▸ **EXERCISE DESCRIPTION**:
Collect every line below that contains the word "count".
══ RECORDS SUPPLIED
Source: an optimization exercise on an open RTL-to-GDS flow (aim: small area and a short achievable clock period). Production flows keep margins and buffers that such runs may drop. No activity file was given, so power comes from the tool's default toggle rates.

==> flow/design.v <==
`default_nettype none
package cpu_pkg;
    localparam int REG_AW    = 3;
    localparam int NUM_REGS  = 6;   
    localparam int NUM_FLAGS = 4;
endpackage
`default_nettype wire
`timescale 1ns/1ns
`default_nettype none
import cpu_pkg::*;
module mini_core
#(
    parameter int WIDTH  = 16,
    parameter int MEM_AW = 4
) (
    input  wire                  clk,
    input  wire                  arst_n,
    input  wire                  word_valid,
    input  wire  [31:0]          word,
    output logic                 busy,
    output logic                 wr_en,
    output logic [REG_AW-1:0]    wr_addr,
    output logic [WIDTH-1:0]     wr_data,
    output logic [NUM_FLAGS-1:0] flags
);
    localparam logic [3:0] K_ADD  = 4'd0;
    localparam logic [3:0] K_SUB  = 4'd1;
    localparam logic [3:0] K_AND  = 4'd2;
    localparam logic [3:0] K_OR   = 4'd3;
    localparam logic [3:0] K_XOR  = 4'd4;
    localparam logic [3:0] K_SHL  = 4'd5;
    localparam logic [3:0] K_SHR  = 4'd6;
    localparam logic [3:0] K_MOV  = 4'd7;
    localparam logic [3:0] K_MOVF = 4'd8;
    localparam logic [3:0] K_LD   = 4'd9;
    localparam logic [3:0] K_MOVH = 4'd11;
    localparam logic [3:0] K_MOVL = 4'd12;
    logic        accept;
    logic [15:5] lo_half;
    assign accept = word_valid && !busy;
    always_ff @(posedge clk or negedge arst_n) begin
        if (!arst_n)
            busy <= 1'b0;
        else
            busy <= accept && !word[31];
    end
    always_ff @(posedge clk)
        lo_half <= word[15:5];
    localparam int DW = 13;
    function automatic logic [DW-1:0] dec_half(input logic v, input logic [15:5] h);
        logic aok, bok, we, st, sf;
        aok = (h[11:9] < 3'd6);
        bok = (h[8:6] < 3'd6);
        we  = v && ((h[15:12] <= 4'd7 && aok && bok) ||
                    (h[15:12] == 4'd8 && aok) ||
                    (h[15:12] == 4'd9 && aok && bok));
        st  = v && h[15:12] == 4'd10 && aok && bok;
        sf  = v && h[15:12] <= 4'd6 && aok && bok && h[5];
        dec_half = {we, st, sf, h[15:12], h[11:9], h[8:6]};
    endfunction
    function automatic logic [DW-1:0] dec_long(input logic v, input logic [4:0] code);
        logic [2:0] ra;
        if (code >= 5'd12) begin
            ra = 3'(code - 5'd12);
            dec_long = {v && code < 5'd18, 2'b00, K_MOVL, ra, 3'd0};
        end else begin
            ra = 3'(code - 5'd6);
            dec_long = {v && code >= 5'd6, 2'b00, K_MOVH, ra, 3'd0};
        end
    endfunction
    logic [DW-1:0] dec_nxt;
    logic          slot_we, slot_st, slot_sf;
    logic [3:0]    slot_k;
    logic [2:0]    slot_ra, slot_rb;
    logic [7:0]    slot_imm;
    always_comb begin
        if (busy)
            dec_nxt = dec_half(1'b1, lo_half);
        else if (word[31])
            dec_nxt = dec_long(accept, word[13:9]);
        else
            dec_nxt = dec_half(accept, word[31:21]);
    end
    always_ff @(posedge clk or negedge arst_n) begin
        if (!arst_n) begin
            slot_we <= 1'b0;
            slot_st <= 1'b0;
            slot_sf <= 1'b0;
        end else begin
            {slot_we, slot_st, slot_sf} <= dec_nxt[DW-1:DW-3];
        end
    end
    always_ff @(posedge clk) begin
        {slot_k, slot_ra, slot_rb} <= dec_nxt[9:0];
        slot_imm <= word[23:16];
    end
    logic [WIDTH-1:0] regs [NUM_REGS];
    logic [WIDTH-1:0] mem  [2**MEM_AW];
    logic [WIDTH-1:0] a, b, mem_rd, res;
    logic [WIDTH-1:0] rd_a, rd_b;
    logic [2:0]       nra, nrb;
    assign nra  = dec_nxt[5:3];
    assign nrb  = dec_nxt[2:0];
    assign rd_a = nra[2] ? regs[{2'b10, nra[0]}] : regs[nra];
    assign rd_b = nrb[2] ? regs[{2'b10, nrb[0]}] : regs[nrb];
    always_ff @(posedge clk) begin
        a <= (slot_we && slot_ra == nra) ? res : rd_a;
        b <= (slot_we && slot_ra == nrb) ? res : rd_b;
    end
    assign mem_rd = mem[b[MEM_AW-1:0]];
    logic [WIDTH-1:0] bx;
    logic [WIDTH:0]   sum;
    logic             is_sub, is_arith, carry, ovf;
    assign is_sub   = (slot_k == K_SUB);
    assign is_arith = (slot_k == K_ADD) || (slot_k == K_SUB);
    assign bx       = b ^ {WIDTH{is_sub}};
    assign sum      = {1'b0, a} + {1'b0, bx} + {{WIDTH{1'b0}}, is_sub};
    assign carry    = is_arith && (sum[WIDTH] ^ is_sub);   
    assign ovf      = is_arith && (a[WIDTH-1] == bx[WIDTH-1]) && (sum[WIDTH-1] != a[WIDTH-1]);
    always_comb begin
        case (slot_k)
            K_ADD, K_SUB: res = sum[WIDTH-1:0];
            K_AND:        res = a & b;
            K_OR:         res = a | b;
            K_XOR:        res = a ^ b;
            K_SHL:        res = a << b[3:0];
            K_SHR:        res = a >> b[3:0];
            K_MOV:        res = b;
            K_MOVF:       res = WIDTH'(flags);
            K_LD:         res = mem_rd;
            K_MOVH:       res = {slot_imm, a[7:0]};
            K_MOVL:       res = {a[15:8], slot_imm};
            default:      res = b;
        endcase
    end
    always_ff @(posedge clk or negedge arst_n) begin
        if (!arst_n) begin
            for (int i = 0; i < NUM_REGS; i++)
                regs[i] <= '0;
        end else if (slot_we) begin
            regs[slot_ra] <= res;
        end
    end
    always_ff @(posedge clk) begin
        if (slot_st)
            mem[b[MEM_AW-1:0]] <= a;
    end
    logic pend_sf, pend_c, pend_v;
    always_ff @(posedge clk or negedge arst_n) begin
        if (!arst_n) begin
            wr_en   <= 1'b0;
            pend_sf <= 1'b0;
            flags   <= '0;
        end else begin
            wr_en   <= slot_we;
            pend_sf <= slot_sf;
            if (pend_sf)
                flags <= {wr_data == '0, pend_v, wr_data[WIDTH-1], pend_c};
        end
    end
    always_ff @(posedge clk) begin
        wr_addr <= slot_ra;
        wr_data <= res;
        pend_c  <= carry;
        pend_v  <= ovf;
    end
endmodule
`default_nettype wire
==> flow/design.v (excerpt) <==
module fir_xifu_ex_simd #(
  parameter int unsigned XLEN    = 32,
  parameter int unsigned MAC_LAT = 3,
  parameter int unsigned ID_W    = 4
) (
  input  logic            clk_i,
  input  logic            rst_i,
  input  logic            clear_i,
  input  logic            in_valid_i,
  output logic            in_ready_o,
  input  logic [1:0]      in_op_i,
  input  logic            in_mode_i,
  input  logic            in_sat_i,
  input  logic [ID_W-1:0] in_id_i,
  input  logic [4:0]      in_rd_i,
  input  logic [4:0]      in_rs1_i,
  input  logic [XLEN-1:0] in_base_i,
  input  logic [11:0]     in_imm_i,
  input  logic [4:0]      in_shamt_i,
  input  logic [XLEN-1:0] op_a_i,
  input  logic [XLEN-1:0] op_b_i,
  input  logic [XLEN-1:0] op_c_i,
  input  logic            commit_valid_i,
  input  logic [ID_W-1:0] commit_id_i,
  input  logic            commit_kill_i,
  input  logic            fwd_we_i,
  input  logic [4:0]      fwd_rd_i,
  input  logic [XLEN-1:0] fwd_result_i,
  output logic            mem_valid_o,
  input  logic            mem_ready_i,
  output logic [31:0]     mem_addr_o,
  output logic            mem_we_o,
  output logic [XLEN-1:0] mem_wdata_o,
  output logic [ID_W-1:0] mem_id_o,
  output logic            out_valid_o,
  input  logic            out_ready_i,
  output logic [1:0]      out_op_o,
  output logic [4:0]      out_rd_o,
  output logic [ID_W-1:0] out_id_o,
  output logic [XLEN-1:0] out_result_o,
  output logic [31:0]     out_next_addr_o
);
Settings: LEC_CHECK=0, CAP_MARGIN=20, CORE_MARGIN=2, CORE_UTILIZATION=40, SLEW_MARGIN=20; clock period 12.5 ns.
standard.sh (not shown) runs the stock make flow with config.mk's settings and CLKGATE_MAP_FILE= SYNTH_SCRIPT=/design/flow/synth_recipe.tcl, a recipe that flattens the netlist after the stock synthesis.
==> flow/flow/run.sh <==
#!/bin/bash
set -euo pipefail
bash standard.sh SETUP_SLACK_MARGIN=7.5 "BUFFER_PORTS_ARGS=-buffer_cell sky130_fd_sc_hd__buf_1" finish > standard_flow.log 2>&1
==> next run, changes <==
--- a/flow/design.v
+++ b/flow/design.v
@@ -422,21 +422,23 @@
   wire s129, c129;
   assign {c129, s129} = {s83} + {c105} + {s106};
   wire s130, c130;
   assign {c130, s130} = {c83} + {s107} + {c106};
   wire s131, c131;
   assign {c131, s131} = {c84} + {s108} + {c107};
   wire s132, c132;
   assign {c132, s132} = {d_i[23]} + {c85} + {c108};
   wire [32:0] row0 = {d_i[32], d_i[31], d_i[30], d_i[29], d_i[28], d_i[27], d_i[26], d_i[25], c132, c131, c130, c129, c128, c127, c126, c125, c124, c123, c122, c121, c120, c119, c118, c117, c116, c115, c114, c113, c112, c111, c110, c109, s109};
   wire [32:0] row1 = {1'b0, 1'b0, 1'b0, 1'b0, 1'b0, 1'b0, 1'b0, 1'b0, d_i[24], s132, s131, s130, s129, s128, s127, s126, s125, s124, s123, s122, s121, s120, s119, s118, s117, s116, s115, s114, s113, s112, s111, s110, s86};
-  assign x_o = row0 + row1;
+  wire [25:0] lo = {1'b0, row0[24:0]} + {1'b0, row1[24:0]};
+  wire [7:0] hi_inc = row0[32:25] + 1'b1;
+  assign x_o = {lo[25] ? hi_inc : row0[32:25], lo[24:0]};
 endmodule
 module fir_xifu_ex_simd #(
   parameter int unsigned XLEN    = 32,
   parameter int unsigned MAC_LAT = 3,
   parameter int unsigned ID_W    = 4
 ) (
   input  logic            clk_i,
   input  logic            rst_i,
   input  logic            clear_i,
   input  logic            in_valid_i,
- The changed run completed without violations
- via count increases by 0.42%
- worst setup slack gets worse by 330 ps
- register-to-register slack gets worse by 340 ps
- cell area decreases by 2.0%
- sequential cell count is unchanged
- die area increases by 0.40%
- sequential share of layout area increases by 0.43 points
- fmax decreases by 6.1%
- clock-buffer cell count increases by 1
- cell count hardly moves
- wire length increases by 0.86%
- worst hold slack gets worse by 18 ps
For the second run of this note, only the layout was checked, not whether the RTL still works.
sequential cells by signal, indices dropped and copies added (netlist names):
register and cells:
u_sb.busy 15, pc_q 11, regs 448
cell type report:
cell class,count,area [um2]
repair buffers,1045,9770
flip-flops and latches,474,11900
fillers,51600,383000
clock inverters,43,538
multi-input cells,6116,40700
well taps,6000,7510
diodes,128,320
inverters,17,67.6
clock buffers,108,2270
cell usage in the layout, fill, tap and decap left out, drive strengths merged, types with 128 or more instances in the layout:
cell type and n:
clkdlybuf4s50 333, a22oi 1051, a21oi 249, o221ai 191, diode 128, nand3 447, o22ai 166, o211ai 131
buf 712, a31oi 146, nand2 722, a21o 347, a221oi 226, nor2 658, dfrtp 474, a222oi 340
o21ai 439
════
▸ **RESPONSE TO THIS EXERCISE**:
- via count increases by 0.42%
- sequential cell count is unchanged
- clock-buffer cell count increases by 1
- cell count hardly moves
cell class,count,area [um2]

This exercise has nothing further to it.